Data to process:
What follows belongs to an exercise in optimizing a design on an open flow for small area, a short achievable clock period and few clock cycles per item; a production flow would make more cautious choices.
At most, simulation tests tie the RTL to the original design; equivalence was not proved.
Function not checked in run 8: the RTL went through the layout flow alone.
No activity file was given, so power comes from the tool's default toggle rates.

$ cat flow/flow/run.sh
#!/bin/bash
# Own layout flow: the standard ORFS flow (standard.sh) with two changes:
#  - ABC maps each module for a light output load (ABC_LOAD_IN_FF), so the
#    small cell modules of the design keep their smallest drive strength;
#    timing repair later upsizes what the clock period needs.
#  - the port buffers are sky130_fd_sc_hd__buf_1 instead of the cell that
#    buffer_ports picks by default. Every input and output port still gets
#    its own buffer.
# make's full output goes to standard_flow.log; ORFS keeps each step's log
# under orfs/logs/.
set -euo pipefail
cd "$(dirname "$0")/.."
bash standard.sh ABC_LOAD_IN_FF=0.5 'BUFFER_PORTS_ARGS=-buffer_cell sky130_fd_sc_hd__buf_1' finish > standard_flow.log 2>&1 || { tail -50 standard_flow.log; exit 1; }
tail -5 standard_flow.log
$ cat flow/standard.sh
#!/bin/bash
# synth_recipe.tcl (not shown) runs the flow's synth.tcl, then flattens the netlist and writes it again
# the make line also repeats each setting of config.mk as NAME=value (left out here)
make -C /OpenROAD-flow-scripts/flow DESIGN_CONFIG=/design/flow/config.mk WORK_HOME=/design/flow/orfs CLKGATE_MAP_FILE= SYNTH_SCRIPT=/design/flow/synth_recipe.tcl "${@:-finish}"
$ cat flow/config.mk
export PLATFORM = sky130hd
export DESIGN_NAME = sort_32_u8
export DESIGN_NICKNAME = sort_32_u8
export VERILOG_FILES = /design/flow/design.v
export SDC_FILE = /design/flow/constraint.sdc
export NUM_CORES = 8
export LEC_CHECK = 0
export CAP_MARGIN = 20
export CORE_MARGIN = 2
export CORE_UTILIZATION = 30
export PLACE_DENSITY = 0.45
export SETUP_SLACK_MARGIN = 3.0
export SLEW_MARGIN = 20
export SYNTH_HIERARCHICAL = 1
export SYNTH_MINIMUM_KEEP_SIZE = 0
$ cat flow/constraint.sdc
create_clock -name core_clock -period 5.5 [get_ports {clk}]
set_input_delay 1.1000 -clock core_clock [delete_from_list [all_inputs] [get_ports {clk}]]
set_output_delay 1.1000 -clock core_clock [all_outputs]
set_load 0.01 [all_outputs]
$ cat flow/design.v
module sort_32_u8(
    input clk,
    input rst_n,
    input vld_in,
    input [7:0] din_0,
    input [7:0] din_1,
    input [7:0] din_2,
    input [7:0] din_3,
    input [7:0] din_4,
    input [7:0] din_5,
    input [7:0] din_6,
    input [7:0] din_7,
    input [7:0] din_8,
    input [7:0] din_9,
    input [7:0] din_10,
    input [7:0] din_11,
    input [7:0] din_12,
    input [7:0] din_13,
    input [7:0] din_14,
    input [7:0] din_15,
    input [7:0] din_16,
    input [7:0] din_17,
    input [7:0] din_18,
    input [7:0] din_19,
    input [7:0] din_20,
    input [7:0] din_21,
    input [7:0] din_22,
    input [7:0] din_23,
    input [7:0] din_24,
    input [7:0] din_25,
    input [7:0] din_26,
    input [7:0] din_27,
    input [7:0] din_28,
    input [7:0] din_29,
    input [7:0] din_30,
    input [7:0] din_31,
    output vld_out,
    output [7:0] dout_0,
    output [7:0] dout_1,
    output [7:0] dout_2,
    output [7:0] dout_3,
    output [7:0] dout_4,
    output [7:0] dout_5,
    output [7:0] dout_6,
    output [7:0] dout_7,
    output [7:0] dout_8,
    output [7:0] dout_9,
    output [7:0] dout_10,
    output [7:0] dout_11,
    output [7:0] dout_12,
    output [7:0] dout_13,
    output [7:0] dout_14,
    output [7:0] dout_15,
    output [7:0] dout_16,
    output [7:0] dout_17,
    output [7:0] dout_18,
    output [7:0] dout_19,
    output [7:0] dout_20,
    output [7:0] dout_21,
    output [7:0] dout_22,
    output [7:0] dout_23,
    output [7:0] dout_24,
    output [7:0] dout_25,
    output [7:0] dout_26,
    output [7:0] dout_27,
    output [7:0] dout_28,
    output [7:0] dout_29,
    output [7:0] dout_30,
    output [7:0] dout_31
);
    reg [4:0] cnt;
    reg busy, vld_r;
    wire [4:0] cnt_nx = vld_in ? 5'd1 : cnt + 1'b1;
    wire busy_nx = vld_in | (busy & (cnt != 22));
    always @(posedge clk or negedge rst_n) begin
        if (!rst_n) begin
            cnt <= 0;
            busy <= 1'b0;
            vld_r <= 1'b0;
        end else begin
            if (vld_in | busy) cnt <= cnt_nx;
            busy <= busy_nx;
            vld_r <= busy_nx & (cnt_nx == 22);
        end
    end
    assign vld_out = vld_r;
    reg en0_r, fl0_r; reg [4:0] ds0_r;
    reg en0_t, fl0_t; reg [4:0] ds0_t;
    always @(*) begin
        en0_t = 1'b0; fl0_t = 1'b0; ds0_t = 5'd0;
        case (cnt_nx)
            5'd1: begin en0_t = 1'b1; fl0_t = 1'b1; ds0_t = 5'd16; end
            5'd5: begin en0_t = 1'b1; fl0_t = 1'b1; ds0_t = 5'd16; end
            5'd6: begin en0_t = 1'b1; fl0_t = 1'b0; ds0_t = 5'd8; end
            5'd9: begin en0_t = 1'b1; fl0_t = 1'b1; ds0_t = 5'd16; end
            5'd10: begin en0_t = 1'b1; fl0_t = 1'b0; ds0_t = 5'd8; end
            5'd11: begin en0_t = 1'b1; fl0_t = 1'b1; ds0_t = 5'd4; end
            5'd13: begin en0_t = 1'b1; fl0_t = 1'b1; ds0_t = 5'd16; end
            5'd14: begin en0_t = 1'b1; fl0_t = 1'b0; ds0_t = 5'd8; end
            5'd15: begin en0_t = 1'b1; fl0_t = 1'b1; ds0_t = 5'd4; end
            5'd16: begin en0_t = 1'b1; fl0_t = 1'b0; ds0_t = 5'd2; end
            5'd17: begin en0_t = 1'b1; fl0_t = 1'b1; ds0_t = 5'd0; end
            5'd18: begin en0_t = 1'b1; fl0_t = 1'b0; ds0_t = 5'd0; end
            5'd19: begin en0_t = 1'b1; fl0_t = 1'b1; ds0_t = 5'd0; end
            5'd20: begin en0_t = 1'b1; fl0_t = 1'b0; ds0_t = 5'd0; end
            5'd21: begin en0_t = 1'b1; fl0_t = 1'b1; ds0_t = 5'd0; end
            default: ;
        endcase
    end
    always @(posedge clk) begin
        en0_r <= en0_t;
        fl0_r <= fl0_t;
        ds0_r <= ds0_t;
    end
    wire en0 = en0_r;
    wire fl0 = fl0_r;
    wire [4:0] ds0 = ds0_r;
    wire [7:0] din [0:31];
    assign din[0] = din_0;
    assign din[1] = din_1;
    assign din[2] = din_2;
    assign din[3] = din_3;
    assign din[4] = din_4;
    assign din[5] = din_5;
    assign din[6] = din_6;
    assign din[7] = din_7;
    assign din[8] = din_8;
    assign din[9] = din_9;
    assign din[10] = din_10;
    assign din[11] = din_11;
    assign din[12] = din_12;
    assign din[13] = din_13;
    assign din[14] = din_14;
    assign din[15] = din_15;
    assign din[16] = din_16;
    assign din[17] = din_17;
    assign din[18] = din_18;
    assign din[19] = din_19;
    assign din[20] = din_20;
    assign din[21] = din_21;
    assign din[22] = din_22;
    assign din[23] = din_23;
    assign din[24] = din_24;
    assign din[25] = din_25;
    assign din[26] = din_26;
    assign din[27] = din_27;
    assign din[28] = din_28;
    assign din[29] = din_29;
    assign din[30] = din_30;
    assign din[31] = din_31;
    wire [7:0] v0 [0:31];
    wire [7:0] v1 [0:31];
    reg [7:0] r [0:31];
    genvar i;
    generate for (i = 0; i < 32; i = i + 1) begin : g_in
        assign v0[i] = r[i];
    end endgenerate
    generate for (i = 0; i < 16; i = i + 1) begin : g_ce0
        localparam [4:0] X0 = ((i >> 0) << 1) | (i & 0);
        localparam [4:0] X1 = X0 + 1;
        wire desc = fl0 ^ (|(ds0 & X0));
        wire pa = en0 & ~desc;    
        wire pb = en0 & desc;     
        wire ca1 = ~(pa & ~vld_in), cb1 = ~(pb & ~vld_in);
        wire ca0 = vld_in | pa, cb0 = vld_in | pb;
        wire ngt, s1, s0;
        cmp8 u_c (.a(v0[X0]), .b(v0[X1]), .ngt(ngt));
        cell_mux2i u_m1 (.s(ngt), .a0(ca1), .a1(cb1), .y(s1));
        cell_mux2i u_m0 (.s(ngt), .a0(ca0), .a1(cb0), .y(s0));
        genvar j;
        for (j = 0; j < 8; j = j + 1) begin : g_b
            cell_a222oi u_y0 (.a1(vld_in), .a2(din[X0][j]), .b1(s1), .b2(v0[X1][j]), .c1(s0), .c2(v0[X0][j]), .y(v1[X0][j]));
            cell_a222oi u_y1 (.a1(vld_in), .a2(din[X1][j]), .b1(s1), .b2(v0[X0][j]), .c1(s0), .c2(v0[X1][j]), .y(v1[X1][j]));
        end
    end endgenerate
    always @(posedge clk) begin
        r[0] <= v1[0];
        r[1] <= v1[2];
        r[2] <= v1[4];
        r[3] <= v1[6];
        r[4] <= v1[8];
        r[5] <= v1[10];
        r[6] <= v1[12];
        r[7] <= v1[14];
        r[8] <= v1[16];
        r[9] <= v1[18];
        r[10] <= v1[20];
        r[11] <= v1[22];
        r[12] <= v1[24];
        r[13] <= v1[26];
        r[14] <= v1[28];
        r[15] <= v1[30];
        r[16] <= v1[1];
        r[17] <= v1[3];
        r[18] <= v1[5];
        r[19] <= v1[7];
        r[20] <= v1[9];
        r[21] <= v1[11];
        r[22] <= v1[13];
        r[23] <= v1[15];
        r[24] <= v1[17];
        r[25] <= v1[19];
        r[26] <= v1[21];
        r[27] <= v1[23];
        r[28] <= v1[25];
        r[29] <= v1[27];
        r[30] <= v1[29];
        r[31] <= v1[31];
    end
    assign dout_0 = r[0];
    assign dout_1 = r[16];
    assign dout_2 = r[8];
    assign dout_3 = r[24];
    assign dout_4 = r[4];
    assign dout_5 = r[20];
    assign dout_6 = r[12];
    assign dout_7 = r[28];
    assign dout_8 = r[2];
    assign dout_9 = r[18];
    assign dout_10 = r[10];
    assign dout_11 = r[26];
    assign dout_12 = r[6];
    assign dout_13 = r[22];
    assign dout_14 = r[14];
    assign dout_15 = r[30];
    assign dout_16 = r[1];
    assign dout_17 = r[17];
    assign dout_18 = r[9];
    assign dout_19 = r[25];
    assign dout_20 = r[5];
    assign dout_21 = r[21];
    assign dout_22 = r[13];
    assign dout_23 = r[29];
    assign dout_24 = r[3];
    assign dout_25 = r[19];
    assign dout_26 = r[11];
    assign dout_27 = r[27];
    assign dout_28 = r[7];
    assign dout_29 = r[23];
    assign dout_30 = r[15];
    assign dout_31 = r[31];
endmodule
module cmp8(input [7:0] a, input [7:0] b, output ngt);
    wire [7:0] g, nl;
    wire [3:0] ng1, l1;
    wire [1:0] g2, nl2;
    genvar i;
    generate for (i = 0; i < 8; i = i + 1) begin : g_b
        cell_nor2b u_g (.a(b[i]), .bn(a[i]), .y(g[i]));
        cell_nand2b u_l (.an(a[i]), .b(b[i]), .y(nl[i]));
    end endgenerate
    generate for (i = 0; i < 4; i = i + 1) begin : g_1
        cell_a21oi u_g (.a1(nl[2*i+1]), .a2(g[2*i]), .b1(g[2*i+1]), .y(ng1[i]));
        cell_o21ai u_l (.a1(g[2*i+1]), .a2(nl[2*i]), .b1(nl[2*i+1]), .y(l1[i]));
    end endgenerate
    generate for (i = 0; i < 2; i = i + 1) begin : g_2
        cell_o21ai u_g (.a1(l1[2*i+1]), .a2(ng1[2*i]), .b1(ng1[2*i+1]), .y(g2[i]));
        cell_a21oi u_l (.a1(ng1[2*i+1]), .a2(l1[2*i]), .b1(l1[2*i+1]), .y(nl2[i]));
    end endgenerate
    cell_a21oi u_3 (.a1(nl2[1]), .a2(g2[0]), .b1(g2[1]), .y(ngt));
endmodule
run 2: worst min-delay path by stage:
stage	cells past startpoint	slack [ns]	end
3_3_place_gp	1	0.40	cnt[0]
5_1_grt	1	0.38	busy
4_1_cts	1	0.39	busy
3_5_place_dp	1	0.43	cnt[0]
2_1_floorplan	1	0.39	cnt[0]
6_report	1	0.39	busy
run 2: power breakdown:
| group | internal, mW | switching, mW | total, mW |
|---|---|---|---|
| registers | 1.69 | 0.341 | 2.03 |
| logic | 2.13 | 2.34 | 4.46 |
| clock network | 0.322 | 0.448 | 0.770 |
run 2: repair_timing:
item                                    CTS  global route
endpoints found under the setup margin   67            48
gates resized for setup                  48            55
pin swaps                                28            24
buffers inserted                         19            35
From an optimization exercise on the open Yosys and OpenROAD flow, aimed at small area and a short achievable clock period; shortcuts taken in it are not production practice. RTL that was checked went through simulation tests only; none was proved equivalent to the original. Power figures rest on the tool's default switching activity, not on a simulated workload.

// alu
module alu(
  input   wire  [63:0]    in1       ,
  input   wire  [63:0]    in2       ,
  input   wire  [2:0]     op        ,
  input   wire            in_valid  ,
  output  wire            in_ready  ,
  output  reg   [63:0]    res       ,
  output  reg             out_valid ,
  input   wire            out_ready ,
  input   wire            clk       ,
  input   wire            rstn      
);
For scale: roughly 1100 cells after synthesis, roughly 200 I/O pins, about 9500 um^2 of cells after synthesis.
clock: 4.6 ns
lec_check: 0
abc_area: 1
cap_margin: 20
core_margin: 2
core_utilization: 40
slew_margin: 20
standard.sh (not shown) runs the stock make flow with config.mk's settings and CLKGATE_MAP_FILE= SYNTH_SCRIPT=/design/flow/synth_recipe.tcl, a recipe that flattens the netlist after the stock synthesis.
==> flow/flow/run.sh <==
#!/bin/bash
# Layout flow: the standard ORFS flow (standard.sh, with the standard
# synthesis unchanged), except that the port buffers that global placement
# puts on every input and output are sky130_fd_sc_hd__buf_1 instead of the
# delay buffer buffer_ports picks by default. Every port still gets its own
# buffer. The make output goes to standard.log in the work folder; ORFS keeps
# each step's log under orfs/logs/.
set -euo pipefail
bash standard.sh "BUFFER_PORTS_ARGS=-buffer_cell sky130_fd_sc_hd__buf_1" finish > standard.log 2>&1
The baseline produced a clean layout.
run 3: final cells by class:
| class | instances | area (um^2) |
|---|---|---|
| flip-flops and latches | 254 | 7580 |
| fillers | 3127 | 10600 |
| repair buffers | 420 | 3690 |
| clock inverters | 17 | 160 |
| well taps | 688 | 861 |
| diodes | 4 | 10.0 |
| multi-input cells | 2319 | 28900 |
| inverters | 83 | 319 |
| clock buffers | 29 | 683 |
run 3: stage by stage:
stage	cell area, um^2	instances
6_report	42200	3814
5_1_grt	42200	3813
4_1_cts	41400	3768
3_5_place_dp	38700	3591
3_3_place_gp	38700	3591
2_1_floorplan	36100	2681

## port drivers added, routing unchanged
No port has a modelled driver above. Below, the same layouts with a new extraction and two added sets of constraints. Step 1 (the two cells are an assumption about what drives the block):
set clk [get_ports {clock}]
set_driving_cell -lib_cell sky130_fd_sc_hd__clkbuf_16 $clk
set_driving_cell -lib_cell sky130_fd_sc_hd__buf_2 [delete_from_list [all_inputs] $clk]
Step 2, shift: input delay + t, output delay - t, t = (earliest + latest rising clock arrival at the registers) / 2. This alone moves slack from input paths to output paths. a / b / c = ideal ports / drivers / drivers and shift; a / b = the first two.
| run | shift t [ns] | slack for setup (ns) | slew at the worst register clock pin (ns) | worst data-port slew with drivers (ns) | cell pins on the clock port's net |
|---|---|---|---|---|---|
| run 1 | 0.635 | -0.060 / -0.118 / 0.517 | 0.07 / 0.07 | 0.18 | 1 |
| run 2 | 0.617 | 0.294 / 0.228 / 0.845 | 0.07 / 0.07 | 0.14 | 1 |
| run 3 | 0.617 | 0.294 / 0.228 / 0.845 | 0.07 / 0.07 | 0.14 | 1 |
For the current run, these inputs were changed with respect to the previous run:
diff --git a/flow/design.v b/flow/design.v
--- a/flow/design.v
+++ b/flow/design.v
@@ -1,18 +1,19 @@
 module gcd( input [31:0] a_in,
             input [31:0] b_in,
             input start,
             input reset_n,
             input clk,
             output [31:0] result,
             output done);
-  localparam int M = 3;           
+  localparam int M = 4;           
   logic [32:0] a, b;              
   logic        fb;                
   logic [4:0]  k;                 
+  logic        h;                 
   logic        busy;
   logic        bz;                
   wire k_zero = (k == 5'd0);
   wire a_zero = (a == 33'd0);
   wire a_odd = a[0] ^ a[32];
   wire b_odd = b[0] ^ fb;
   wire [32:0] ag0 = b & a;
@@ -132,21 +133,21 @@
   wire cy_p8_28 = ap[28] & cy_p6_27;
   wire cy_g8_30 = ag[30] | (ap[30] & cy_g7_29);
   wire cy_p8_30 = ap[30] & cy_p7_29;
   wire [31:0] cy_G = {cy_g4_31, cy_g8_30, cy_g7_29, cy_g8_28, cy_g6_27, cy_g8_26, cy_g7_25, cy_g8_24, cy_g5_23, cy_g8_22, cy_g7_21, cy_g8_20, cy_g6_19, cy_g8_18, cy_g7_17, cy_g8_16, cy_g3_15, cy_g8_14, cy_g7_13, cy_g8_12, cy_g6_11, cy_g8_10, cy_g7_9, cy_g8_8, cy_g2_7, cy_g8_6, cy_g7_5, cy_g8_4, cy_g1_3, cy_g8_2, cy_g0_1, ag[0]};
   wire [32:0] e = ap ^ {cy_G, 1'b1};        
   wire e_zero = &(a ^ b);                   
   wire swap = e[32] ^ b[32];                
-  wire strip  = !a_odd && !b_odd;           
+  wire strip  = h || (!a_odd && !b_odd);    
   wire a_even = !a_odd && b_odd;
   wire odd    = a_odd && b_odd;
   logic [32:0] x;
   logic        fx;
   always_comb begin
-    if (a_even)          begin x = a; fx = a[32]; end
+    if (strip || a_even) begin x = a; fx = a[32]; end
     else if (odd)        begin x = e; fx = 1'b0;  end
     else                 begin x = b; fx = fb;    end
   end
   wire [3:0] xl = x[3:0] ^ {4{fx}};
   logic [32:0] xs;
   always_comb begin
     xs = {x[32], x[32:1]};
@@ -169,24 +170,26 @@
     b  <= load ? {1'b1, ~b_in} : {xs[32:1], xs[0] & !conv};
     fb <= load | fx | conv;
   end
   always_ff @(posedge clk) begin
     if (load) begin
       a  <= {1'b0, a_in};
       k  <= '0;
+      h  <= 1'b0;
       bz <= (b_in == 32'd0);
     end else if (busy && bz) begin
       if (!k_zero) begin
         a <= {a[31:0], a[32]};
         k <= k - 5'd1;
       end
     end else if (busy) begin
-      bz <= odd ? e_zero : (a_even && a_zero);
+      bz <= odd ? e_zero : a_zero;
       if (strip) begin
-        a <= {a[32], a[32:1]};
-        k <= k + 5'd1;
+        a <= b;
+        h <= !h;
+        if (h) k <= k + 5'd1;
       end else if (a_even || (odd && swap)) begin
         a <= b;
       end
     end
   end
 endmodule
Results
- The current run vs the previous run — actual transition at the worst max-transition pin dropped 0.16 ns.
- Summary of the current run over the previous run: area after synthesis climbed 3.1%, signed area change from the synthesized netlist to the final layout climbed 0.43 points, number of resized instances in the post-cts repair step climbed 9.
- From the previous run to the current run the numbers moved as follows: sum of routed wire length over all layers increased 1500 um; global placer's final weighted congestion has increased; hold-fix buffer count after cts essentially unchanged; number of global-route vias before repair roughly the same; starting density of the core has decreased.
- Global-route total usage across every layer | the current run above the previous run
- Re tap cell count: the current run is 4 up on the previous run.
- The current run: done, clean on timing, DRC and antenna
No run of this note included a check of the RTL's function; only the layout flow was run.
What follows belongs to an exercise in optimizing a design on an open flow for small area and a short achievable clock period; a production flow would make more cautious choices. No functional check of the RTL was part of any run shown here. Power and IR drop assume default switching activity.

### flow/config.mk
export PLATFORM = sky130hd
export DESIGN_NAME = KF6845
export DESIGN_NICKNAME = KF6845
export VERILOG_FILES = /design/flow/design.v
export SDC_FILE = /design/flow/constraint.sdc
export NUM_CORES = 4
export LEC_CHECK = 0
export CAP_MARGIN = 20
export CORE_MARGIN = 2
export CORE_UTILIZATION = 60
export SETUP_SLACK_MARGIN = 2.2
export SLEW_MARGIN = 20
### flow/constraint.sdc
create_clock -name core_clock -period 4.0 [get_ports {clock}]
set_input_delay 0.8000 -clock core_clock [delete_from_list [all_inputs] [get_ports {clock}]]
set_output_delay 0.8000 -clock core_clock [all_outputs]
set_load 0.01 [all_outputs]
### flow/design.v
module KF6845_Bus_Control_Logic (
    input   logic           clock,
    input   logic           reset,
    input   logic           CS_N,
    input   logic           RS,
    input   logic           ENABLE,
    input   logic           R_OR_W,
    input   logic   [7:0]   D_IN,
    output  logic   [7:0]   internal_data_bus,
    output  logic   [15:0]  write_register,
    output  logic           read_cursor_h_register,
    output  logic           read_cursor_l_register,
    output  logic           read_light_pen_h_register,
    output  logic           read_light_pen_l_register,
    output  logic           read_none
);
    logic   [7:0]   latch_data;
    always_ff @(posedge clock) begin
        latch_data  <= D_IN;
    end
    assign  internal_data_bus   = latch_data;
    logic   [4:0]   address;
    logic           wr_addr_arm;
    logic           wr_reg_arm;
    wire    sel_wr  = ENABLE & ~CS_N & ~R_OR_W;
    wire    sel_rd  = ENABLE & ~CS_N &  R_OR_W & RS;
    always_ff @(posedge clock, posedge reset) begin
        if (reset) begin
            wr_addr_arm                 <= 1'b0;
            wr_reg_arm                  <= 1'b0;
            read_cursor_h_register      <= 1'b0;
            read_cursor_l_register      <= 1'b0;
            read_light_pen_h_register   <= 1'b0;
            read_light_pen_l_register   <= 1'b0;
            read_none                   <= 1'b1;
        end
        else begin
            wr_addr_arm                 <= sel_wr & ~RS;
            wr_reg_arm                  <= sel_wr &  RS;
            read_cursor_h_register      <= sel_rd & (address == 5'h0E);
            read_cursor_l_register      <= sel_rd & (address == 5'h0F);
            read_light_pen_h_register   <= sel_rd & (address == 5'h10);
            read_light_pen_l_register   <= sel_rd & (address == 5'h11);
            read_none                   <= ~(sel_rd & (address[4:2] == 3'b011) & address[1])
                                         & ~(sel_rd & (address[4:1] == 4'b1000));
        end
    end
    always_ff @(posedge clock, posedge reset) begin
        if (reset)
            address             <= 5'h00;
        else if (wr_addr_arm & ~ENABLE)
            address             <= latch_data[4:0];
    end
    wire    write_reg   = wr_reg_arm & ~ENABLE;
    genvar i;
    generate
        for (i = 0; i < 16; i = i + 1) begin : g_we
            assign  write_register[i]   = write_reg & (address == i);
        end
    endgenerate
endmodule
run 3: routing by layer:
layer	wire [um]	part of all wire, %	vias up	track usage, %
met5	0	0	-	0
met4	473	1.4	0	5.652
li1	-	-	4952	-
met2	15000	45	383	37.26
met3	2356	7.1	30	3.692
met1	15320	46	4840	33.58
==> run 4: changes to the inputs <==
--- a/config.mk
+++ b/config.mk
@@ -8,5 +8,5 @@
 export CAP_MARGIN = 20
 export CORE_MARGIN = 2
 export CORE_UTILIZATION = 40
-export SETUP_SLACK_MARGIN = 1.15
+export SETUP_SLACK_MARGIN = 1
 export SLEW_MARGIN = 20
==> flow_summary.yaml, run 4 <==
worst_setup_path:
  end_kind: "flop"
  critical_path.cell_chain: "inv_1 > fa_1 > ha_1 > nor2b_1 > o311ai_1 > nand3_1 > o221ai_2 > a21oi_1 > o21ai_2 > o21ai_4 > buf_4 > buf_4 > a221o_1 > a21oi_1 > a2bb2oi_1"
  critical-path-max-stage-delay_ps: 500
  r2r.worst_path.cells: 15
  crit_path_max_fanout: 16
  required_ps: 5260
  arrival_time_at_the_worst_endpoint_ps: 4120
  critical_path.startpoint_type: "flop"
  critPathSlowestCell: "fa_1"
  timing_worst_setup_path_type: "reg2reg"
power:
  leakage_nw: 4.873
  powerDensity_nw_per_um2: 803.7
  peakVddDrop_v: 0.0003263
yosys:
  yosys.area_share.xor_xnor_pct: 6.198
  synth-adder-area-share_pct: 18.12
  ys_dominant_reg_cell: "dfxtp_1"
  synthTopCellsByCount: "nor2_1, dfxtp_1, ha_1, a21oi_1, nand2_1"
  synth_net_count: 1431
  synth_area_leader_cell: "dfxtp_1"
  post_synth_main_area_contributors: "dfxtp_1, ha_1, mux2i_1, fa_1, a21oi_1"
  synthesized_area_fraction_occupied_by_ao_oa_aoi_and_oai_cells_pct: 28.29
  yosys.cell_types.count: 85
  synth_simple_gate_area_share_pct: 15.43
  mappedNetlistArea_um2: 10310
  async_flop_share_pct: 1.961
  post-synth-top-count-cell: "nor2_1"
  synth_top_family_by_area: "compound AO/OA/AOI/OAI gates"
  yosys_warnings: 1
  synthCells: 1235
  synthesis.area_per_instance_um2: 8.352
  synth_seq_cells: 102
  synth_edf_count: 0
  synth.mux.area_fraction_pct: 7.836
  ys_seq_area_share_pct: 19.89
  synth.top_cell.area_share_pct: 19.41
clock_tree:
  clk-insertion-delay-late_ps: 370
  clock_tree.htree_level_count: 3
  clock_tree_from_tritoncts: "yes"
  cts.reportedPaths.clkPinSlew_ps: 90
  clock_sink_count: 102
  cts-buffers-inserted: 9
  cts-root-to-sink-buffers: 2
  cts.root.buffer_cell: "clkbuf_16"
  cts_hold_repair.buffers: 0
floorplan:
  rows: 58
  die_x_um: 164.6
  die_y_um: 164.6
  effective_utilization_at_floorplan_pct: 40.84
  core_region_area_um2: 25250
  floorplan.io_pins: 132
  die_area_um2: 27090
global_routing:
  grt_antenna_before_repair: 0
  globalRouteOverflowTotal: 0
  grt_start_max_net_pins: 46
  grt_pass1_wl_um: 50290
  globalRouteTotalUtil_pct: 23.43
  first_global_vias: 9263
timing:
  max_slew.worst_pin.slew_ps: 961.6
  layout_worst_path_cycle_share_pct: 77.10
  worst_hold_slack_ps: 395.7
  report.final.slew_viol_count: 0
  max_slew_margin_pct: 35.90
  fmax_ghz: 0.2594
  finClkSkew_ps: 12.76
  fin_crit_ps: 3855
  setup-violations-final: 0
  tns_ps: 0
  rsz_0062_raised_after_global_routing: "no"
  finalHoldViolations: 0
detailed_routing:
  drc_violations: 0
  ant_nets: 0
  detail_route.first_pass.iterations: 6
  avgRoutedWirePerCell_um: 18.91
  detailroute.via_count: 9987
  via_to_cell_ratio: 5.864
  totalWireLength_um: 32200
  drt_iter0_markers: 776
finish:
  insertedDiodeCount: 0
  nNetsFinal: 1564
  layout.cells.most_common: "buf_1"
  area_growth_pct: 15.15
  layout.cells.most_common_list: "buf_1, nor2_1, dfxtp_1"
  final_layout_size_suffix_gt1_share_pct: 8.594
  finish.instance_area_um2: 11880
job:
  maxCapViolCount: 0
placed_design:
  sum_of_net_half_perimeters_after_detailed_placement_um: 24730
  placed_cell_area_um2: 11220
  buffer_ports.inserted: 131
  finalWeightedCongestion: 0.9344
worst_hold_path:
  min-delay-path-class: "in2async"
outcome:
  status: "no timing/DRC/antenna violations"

Exercise:
Would you retype exactly the lines above, from the line with "- Global-route total" to the line with "- The current run: done, clean", with both end lines kept and nothing more?

Response to this exercise:
- Global-route total usage across every layer | the current run above the previous run
- Re tap cell count: the current run is 4 up on the previous run.
- The current run: done, clean on timing, DRC and antenna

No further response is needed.